Maintaining an Ethical Approach ⚖️

Descriptors and examples for the RCGP Trainee

On Reflection
5 min readNov 19, 2021

This capability area is about practising ethically with integrity and a respect for equality and diversity. See word descriptors and example reflections below.

Word descriptors for this capability area
Reproduced with permission from the RCGP website. Correct as of Nov 2021.

💭Example Reflection

Applying Jonsen’s Four Quadrants

Description

I came onto the ward early to the horrific sounds of a child choking. I ran to the room, aghast. I entered the room to see a father suctioning out a baby’s throat, the Yankauer greedily slurping up mouthfuls of mucus.
He looked at me.

“Morning doctor,” he smiled, his eyes crinkling at the edges as he put the baby back down into its cot. “He’s doing really well today!”

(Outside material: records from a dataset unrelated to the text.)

--- src/design/drive_pkg.sv ---
package drive_pkg;

    typedef enum logic [1:0] {
        MODE_IDLE = 2'd0,
        MODE_CAM  = 2'd1,
        MODE_IR   = 2'd2
    } run_mode_t;

    typedef enum logic [1:0] {
        SEARCH = 2'd0,
        FOLLOW = 2'd1,
        PAUSE  = 2'd3                   // Outside camera mode
    } track_state_t;

    typedef enum logic [3:0] {
        STOP     = 4'd0,
        LEFT     = 4'd1,
        RIGHT    = 4'd2,
        SLOW     = 4'd3,
        MEDIUM   = 4'd4,
        FAST     = 4'd5,
        REVERSE  = 4'd6,
        LREVERSE = 4'd7,
        RREVERSE = 4'd8
    } drive_cmd_t;

endpackage
File: config.mk
export PLATFORM = sky130hd
export DESIGN_NAME = n64_loader_top
export DESIGN_NICKNAME = d
export VERILOG_FILES = /design/src/n64_loader_pkg.sv /design/src/backup_control.sv /design/src/cart_write_port.sv /design/src/download_packer.sv /design/src/n64_loader_top.sv
export SDC_FILE = /design/constraint.sdc
export NUM_CORES = 1
export LEC_CHECK = 0
export BUFFER_PORTS_ARGS = -buffer_cell sky130_fd_sc_hd__buf_2
export CORE_ASPECT_RATIO = 0.7
export CORE_UTILIZATION = 48
export DETAILED_ROUTE_END_ITERATION = 12
export GPL_TIMING_DRIVEN = 0
export PLACE_DENSITY = 0.81
export RECOVER_POWER = 100
export REMOVE_ABC_BUFFERS = 1
export SETUP_SLACK_MARGIN = 0.3
export SYNTH_ARGS = -nofsm -noshare
export SYNTH_HDL_FRONTEND = slang
export SYNTH_SLANG_ARGS = --single-unit
File: constraint.sdc
create_clock -name clk_1x -period 3.2 [get_ports clk_1x]
set_input_delay 0.32 -clock clk_1x [delete_from_list [all_inputs] [get_ports clk_1x]]
set_output_delay 0.32 -clock clk_1x [all_outputs]
set_load 0.005 [all_outputs]
--- src/design/dphy_pkg.sv ---
package dphy_pkg;

  ////////////////////////////////////////////////////////////
  // lane setup
  ////////////////////////////////////////////////////////////

  // must divide WORD_BYTES.
  localparam int DATA_LANES = 2;

  // bytes in one mapped output word.
  localparam int WORD_BYTES = 4;

  // high-speed sync pattern, sent LSB first.
  localparam logic [7:0] SYNC_BYTE = 8'hB8;

  ////////////////////////////////////////////////////////////
  // deskew
  ////////////////////////////////////////////////////////////

  // entries per lane fifo.
  localparam int SKEW_DEPTH = 4;
  localparam int SKEW_AW    = $clog2(SKEW_DEPTH);

  ////////////////////////////////////////////////////////////
  // shared types
  ////////////////////////////////////////////////////////////

  // lane 0 sits in the low byte.
  typedef logic [DATA_LANES-1:0][7:0] lane_bytes_t;

  // one aligned byte of one lane.
  typedef struct packed {
    logic       valid;
    logic [7:0] data;
  } lane_byte_t;

  // one skew-free beat of all lanes.
  typedef struct packed {
    logic        valid;
    lane_bytes_t data;
  } lane_word_t;

  // mapper output.
  typedef struct packed {
    logic        valid;
    logic [31:0] data;
  } rx_word_t;

endpackage

--- src/design/dphy_byte_align.sv ---
`timescale 1ns/1ns

module dphy_byte_align (
  input  logic                 byte_clk_i,
  input  logic                 rst_i,
  input  logic                 enable_i,
  input  logic                 reset_align_i,
  input  logic [7:0]           unaligned_byte_i,
  output dphy_pkg::lane_byte_t aligned_o
);

  import dphy_pkg::*;

  logic [7:0]  prev_byte;
  logic [15:0] window;
  logic        locked;
  logic [2:0]  offset;
  logic        sync_hit;
  logic [2:0]  sync_pos;
  logic        out_valid;
  logic [7:0]  out_data;

  ////////////////////////////////////////////////////////////
  // bit window
  ////////////////////////////////////////////////////////////

  // earliest bit is window[0].
  assign window = {unaligned_byte_i, prev_byte};

  always_ff @(posedge byte_clk_i)
  begin
    prev_byte <= unaligned_byte_i;
  end

  ////////////////////////////////////////////////////////////
  // sync search
  ////////////////////////////////////////////////////////////

  // Scan from the top down so the lowest matching offset is the one
  // left in sync_pos.
  always_comb
  begin
    sync_hit = 1'b0;
    sync_pos = '0;
    for (int i = 7; i >= 0; i--)
    begin
      if (window[i +: 8] == SYNC_BYTE)
      begin
        sync_hit = 1'b1;
        sync_pos = 3'(i);
      end
    end
  end

  ////////////////////////////////////////////////////////////
  // lock and output
  ////////////////////////////////////////////////////////////

  always_ff @(posedge byte_clk_i)
  begin
    if (rst_i)
    begin
      locked    <= 1'b0;
      offset    <= '0;
      out_valid <= 1'b0;
    end
    else if (reset_align_i || !enable_i)
    begin
      locked    <= 1'b0;            // drop lock, search again.
      out_valid <= 1'b0;
    end
    else if (locked)
    begin
      out_valid <= 1'b1;
    end
    else if (sync_hit)
    begin
      locked <= 1'b1;               // sync byte itself is not output.
      offset <= sync_pos;
    end
  end

  always_ff @(posedge byte_clk_i)
  begin
    out_data <= window[offset +: 8];
  end

  assign aligned_o.valid = out_valid;
  assign aligned_o.data  = out_data;

endmodule

--- src/design/dphy_word_align.sv ---
`timescale 1ns/1ns

module dphy_word_align (
  input  logic                                            byte_clk_i,
  input  logic                                            rst_i,
  input  logic                                            enable_i,
  input  logic                                            eop_i,
  input  dphy_pkg::lane_byte_t [dphy_pkg::DATA_LANES-1:0] lanes_i,
  output logic                                            reset_align_o,
  output dphy_pkg::lane_word_t                            word_o
);

  import dphy_pkg::*;

  logic [7:0]                         fifo_mem [DATA_LANES][SKEW_DEPTH];
  logic [DATA_LANES-1:0][SKEW_AW-1:0] wr_ptr;
  logic [DATA_LANES-1:0][SKEW_AW-1:0] rd_ptr;
  logic [DATA_LANES-1:0][SKEW_AW:0]   fill;
  logic [DATA_LANES-1:0]              lane_valid;
  logic [DATA_LANES-1:0]              push;
  logic [DATA_LANES-1:0]              full;
  logic [DATA_LANES-1:0]              not_empty;
  logic                               enable_d;
  logic                               enable_fall;
  logic                               pop;
  logic                               overflow;
  logic                               flush;
  logic                               drop_pkt;
  logic                               drain;
  logic                               word_valid;
  lane_bytes_t                        word_data;

  always_comb
  begin
    for (int i = 0; i < DATA_LANES; i++)
    begin
      lane_valid[i] = lanes_i[i].valid;
      not_empty[i]  = (fill[i] != '0);
      full[i]       = (fill[i] == (SKEW_AW+1)'(SKEW_DEPTH));
      push[i]       = lanes_i[i].valid && !drop_pkt && !drain;
    end
  end

  assign enable_fall = enable_d && !enable_i;
  assign pop         = (&not_empty) && !eop_i && !enable_fall;
  assign overflow    = |(push & full) && !pop;   // a pop makes room.
  assign flush       = eop_i || enable_fall || overflow;

  ////////////////////////////////////////////////////////////
  // packet state
  ////////////////////////////////////////////////////////////

  // drop_pkt holds off an overflowed packet until it ends, since the
  // realigned lanes may lock on a stray sync match in the payload.
  // drain ignores bytes still in flight until every lane has unlocked.
  always_ff @(posedge byte_clk_i)
  begin
    if (rst_i)
    begin
      enable_d      <= 1'b0;
      reset_align_o <= 1'b0;
      drop_pkt      <= 1'b0;
      drain         <= 1'b0;
    end
    else
    begin
      enable_d      <= enable_i;
      reset_align_o <= flush;
      if (eop_i || enable_fall)
        drop_pkt <= 1'b0;
      else if (overflow)
        drop_pkt <= 1'b1;
      if (flush)
        drain <= 1'b1;
      else if (!(|lane_valid))
        drain <= 1'b0;
    end
  end

  ////////////////////////////////////////////////////////////
  // skew fifos
  ////////////////////////////////////////////////////////////

  always_ff @(posedge byte_clk_i)
  begin
    if (rst_i)
    begin
      wr_ptr     <= '0;
      rd_ptr     <= '0;
      fill       <= '0;
      word_valid <= 1'b0;
    end
    else
    begin
      word_valid <= pop;
      for (int i = 0; i < DATA_LANES; i++)
      begin
        if (flush)
        begin
          wr_ptr[i] <= '0;
          rd_ptr[i] <= '0;
          fill[i]   <= '0;
        end
        else
        begin
          if (push[i])
            wr_ptr[i] <= wr_ptr[i] + 1'b1;
          if (pop)
            rd_ptr[i] <= rd_ptr[i] + 1'b1;
          fill[i] <= fill[i] + (SKEW_AW+1)'(push[i]) - (SKEW_AW+1)'(pop);
        end
      end
    end
  end

  always_ff @(posedge byte_clk_i)
  begin
    for (int i = 0; i < DATA_LANES; i++)
    begin
      if (push[i])
        fifo_mem[i][wr_ptr[i]] <= lanes_i[i].data;
      if (pop)
        word_data[i] <= fifo_mem[i][rd_ptr[i]];  // one entry per lane.
    end
  end

  assign word_o.valid = word_valid;
  assign word_o.data  = word_data;

endmodule

--- src/design/dphy_32b_map.sv ---
`timescale 1ns/1ns

module dphy_32b_map (
  input  logic                 byte_clk_i,
  input  logic                 rst_i,
  input  logic                 eop_i,
  input  dphy_pkg::lane_word_t word_i,
  output dphy_pkg::rx_word_t   rx_o
);

  import dphy_pkg::*;

  logic [1:0]                  byte_pos;
  logic [WORD_BYTES-1:0][7:0]  acc;
  logic [WORD_BYTES-1:0][7:0]  word_next;
  logic                        last_beat;
  logic                        held;
  logic                        emit;
  logic                        out_valid;
  logic [31:0]                 out_data;

  ////////////////////////////////////////////////////////////
  // byte packing
  ////////////////////////////////////////////////////////////

  // lane 0 lands at the current byte position.
  always_comb
  begin
    word_next = acc;
    if (word_i.valid)
    begin
      for (int l = 0; l < DATA_LANES; l++)
        word_next[int'(byte_pos) + l] = word_i.data[l];
    end
  end

  assign last_beat = word_i.valid && (int'(byte_pos) + DATA_LANES == WORD_BYTES);
  assign held      = word_i.valid || (byte_pos != '0);   // beat on the eop cycle counts.
  assign emit      = last_beat || (eop_i && held);

  ////////////////////////////////////////////////////////////
  // accumulator
  ////////////////////////////////////////////////////////////

  // acc is cleared after every word so a partial word at end of
  // packet goes out with its missing bytes already zero.
  always_ff @(posedge byte_clk_i)
  begin
    if (rst_i)
    begin
      byte_pos  <= '0;
      acc       <= '0;
      out_valid <= 1'b0;
    end
    else
    begin
      out_valid <= emit;
      if (emit)
      begin
        byte_pos <= '0;
        acc      <= '0;
      end
      else if (word_i.valid)
      begin
        byte_pos <= byte_pos + 2'(DATA_LANES);
        acc      <= word_next;
      end
    end
  end

  always_ff @(posedge byte_clk_i)
  begin
    if (emit)
      out_data <= word_next;
  end

  assign rx_o.valid = out_valid;
  assign rx_o.data  = out_data;

endmodule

The baby was not doing well. I could see he could not move his eyes. His conjunctiva were dessicated from being unable to blink. He had no swallow or gag reflex and was gradually drowning in his own mucus.

I went out to talk to the team. This was a baby with severe HIE (hypoxic ischaemic encephalopathy) who was actively dying. Later that day, I had a detailed chat with the parents, who seemed to think their baby was going to pull through and was absolutely fine. No amount of explaining would help them understand there was zero chance of a good outcome. They were even talking about the baby marrying some day and them having grandkids! This was heartbreaking.

Throughout the week we had multiple discussions with the family who were unwilling to get the baby put on palliation and made comfortable. They kept insisting on not signing a DNACPR and told us the baby was for full resuscitation. Eventually, after spending more than a week in hospital where we basically could not do anything for the baby, they went home, certain the baby was getting better when in fact there was no change in their condition.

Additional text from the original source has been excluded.